##### Source material
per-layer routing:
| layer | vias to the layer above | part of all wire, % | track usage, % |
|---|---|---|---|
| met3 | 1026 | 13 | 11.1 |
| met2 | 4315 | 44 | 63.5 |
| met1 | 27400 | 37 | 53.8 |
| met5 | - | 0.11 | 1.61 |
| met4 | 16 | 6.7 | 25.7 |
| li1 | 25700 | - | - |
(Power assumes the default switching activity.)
--- config.mk ---
export PLATFORM = sky130hd
export DESIGN_NAME = alu_ctrl_fsm
export DESIGN_NICKNAME = d
export VERILOG_FILES = /design/src/rtl/alu_pkg.sv /design/src/rtl/alu_lat_counter.sv /design/src/rtl/alu_ctrl_fsm.sv
export SDC_FILE = /design/constraint.sdc
export NUM_CORES = 1
export LEC_CHECK = 0
export CAP_MARGIN = 20
export CELL_PAD_IN_SITES_DETAIL_PLACEMENT = 1
export CELL_PAD_IN_SITES_GLOBAL_PLACEMENT = 2
export CORE_MARGIN = 2
export CORE_UTILIZATION = 23
export CTS_CLUSTER_SIZE = 16
export DETAILED_ROUTE_END_ITERATION = 8
export HOLD_SLACK_MARGIN = 0.05
export PLACE_DENSITY = 0.86
export REMOVE_ABC_BUFFERS = 1
export SKIP_LAST_GASP = 1
export SLEW_MARGIN = 20
export SYNTH_ARGS = -nofsm -noshare
export SYNTH_HDL_FRONTEND = slang
export SYNTH_SLANG_ARGS = --single-unit
--- constraint.sdc ---
create_clock -name CLK -period 4.1 [get_ports CLK]
set_clock_uncertainty 0.05 [all_clocks]
set_input_delay 0.41 -clock CLK [delete_from_list [all_inputs] [get_ports CLK]]
set_output_delay 0.41 -clock CLK [all_outputs]
set_load 0.005 [all_outputs]
--- src/rtl/per2axi_req_channel.sv ---
// Request stage of the peripheral-to-AXI bridge: turns single-beat peripheral requests into AW+W or AR.
// Optional macro PER2AXI_BACK2BACK_EN lets a new request be granted in the cycle the current one completes.
module per2axi_req_channel #(
    parameter int PER_ADDR_WIDTH = 32,
    parameter int PER_ID_WIDTH   = 5,
    parameter int AXI_ADDR_WIDTH = 32,
    parameter int AXI_DATA_WIDTH = 64,
    parameter int AXI_USER_WIDTH = 6,
    parameter int AXI_ID_WIDTH   = 3,
    parameter int AXI_STRB_WIDTH = AXI_DATA_WIDTH / 8
) (
    input  logic                      clk_i,
    input  logic                      rst_ni,
    input  logic                      per_slave_req_i,
    input  logic [PER_ADDR_WIDTH-1:0] per_slave_add_i,
    input  logic                      per_slave_we_i,
    input  logic [31:0]               per_slave_wdata_i,
    input  logic [3:0]                per_slave_be_i,
    input  logic [PER_ID_WIDTH-1:0]   per_slave_id_i,
    output logic                      per_slave_gnt_o,
    output logic                      axi_master_aw_valid_o,
    input  logic                      axi_master_aw_ready_i,
    output logic [AXI_ADDR_WIDTH-1:0] axi_master_aw_addr_o,
    output logic [7:0]                axi_master_aw_len_o,
    output logic [2:0]                axi_master_aw_size_o,
    output logic [1:0]                axi_master_aw_burst_o,
    output logic [AXI_ID_WIDTH-1:0]   axi_master_aw_id_o,
    output logic [AXI_USER_WIDTH-1:0] axi_master_aw_user_o,
    output logic                      axi_master_w_valid_o,
    input  logic                      axi_master_w_ready_i,
    output logic [AXI_DATA_WIDTH-1:0] axi_master_w_data_o,
    output logic [AXI_STRB_WIDTH-1:0] axi_master_w_strb_o,
    output logic [AXI_USER_WIDTH-1:0] axi_master_w_user_o,
    output logic                      axi_master_w_last_o,
    output logic                      axi_master_ar_valid_o,
    input  logic                      axi_master_ar_ready_i,
    output logic [AXI_ADDR_WIDTH-1:0] axi_master_ar_addr_o,
    output logic [7:0]                axi_master_ar_len_o,
    output logic [2:0]                axi_master_ar_size_o,
    output logic [1:0]                axi_master_ar_burst_o,
    output logic [AXI_ID_WIDTH-1:0]   axi_master_ar_id_o,
    output logic [AXI_USER_WIDTH-1:0] axi_master_ar_user_o,
    output logic                      trans_req_o,
    output logic                      trans_we_o,
    output logic [PER_ID_WIDTH-1:0]   trans_id_o,
    output logic [PER_ADDR_WIDTH-1:0] trans_add_o
);

`ifdef PER2AXI_BACK2BACK_EN
    localparam logic B2B_EN = 1'b1;
`else
    localparam logic B2B_EN = 1'b0;
`endif

    typedef enum logic [2:0] {IDLE, WR_BOTH, WR_AW, WR_W, RD} state_e;

    state_e                    state_q;
    logic [AXI_ADDR_WIDTH-1:0] addr_q;
    logic [AXI_ID_WIDTH-1:0]   id_q;
    logic [AXI_DATA_WIDTH-1:0] wdata_q;
    logic [AXI_STRB_WIDTH-1:0] strb_q;
    logic                      aw_valid_q;
    logic                      w_valid_q;
    logic                      ar_valid_q;

    logic aw_hs_s;
    logic w_hs_s;
    logic ar_hs_s;
    logic done_s;
    logic gnt_s;
    logic accept_s;

    // The 32-bit word sits in the upper half of the 64-bit beat when address bit 2 is set.
    function automatic logic [AXI_STRB_WIDTH-1:0] lane_strb(input logic hi, input logic [3:0] be);
        if (hi) begin
            lane_strb = {be, 4'b0000};
        end else begin
            lane_strb = {4'b0000, be};
        end
    endfunction

    assign aw_hs_s  = aw_valid_q & axi_master_aw_ready_i;
    assign w_hs_s   = w_valid_q & axi_master_w_ready_i;
    assign ar_hs_s  = ar_valid_q & axi_master_ar_ready_i;
    assign accept_s = per_slave_req_i & gnt_s;

    // Detects the cycle in which the last outstanding handshake of the current transaction completes.
    always_comb begin
        done_s = 1'b0;
        case (state_q)
            WR_BOTH: done_s = aw_hs_s & w_hs_s;
            WR_AW:   done_s = aw_hs_s;
            WR_W:    done_s = w_hs_s;
            RD:      done_s = ar_hs_s;
            default: done_s = 1'b0;
        endcase
    end

    // Grant generation: always in IDLE, optionally also on completion.
    always_comb begin
        if (state_q == IDLE) begin
            gnt_s = per_slave_req_i;
        end else if (B2B_EN) begin
            gnt_s = per_slave_req_i & done_s;
        end else begin
            gnt_s = 1'b0;
        end
    end

    // Transaction FSM with registered valids and payload; payload only changes on acceptance.
    always_ff @(posedge clk_i or negedge rst_ni) begin
        if (!rst_ni) begin
            state_q    <= IDLE;
            addr_q     <= {AXI_ADDR_WIDTH{1'b0}};
            id_q       <= {AXI_ID_WIDTH{1'b0}};
            wdata_q    <= {AXI_DATA_WIDTH{1'b0}};
            strb_q     <= {AXI_STRB_WIDTH{1'b0}};
            aw_valid_q <= 1'b0;
            w_valid_q  <= 1'b0;
            ar_valid_q <= 1'b0;
        end else if (accept_s) begin
            addr_q  <= AXI_ADDR_WIDTH'(per_slave_add_i);
            id_q    <= AXI_ID_WIDTH'(per_slave_id_i);
            wdata_q <= {2{per_slave_wdata_i}};
            strb_q  <= lane_strb(per_slave_add_i[2], per_slave_be_i);
            if (per_slave_we_i) begin
                state_q    <= RD;
                aw_valid_q <= 1'b0;
                w_valid_q  <= 1'b0;
                ar_valid_q <= 1'b1;
            end else begin
                state_q    <= WR_BOTH;
                aw_valid_q <= 1'b1;
                w_valid_q  <= 1'b1;
                ar_valid_q <= 1'b0;
            end
        end else begin
            case (state_q)
                IDLE: begin
                    state_q <= IDLE;
                end
                WR_BOTH: begin
                    if (aw_hs_s && w_hs_s) begin
                        state_q    <= IDLE;
                        aw_valid_q <= 1'b0;
                        w_valid_q  <= 1'b0;
                    end else if (aw_hs_s) begin
                        state_q    <= WR_W;
                        aw_valid_q <= 1'b0;
                    end else if (w_hs_s) begin
                        state_q   <= WR_AW;
                        w_valid_q <= 1'b0;
                    end
                end
                WR_AW: begin
                    if (aw_hs_s) begin
                        state_q    <= IDLE;
                        aw_valid_q <= 1'b0;
                    end
                end
                WR_W: begin
                    if (w_hs_s) begin
                        state_q   <= IDLE;
                        w_valid_q <= 1'b0;
                    end
                end
                RD: begin
                    if (ar_hs_s) begin
                        state_q    <= IDLE;
                        ar_valid_q <= 1'b0;
                    end
                end
                default: begin
                    state_q    <= IDLE;
                    aw_valid_q <= 1'b0;
                    w_valid_q  <= 1'b0;
                    ar_valid_q <= 1'b0;
                end
            endcase
        end
    end

    assign per_slave_gnt_o       = gnt_s;
    assign trans_req_o           = accept_s;
    assign trans_we_o            = per_slave_we_i;
    assign trans_id_o            = per_slave_id_i;
    assign trans_add_o           = per_slave_add_i;

    assign axi_master_aw_valid_o = aw_valid_q;
    assign axi_master_aw_addr_o  = addr_q;
    assign axi_master_aw_len_o   = 8'd0;
    assign axi_master_aw_size_o  = 3'b010;
    assign axi_master_aw_burst_o = 2'b01;
    assign axi_master_aw_id_o    = id_q;
    assign axi_master_aw_user_o  = {AXI_USER_WIDTH{1'b0}};

    assign axi_master_w_valid_o  = w_valid_q;
    assign axi_master_w_data_o   = wdata_q;
    assign axi_master_w_strb_o   = strb_q;
    assign axi_master_w_user_o   = {AXI_USER_WIDTH{1'b0}};
    assign axi_master_w_last_o   = 1'b1;

    assign axi_master_ar_valid_o = ar_valid_q;
    assign axi_master_ar_addr_o  = addr_q;
    assign axi_master_ar_len_o   = 8'd0;
    assign axi_master_ar_size_o  = 3'b010;
    assign axi_master_ar_burst_o = 2'b01;
    assign axi_master_ar_id_o    = id_q;
    assign axi_master_ar_user_o  = {AXI_USER_WIDTH{1'b0}};

endmodule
##########
- **Required work**
Within the material above, the line with "AW+W or AR." opens the range and the line with "parameter int PER_ADDR_WIDTH" closes it; reproduce that range word for word.

- **Reply**
// Request stage of the peripheral-to-AXI bridge: turns single-beat peripheral requests into AW+W or AR.
// Optional macro PER2AXI_BACK2BACK_EN lets a new request be granted in the cycle the current one completes.
module per2axi_req_channel #(
    parameter int PER_ADDR_WIDTH = 32,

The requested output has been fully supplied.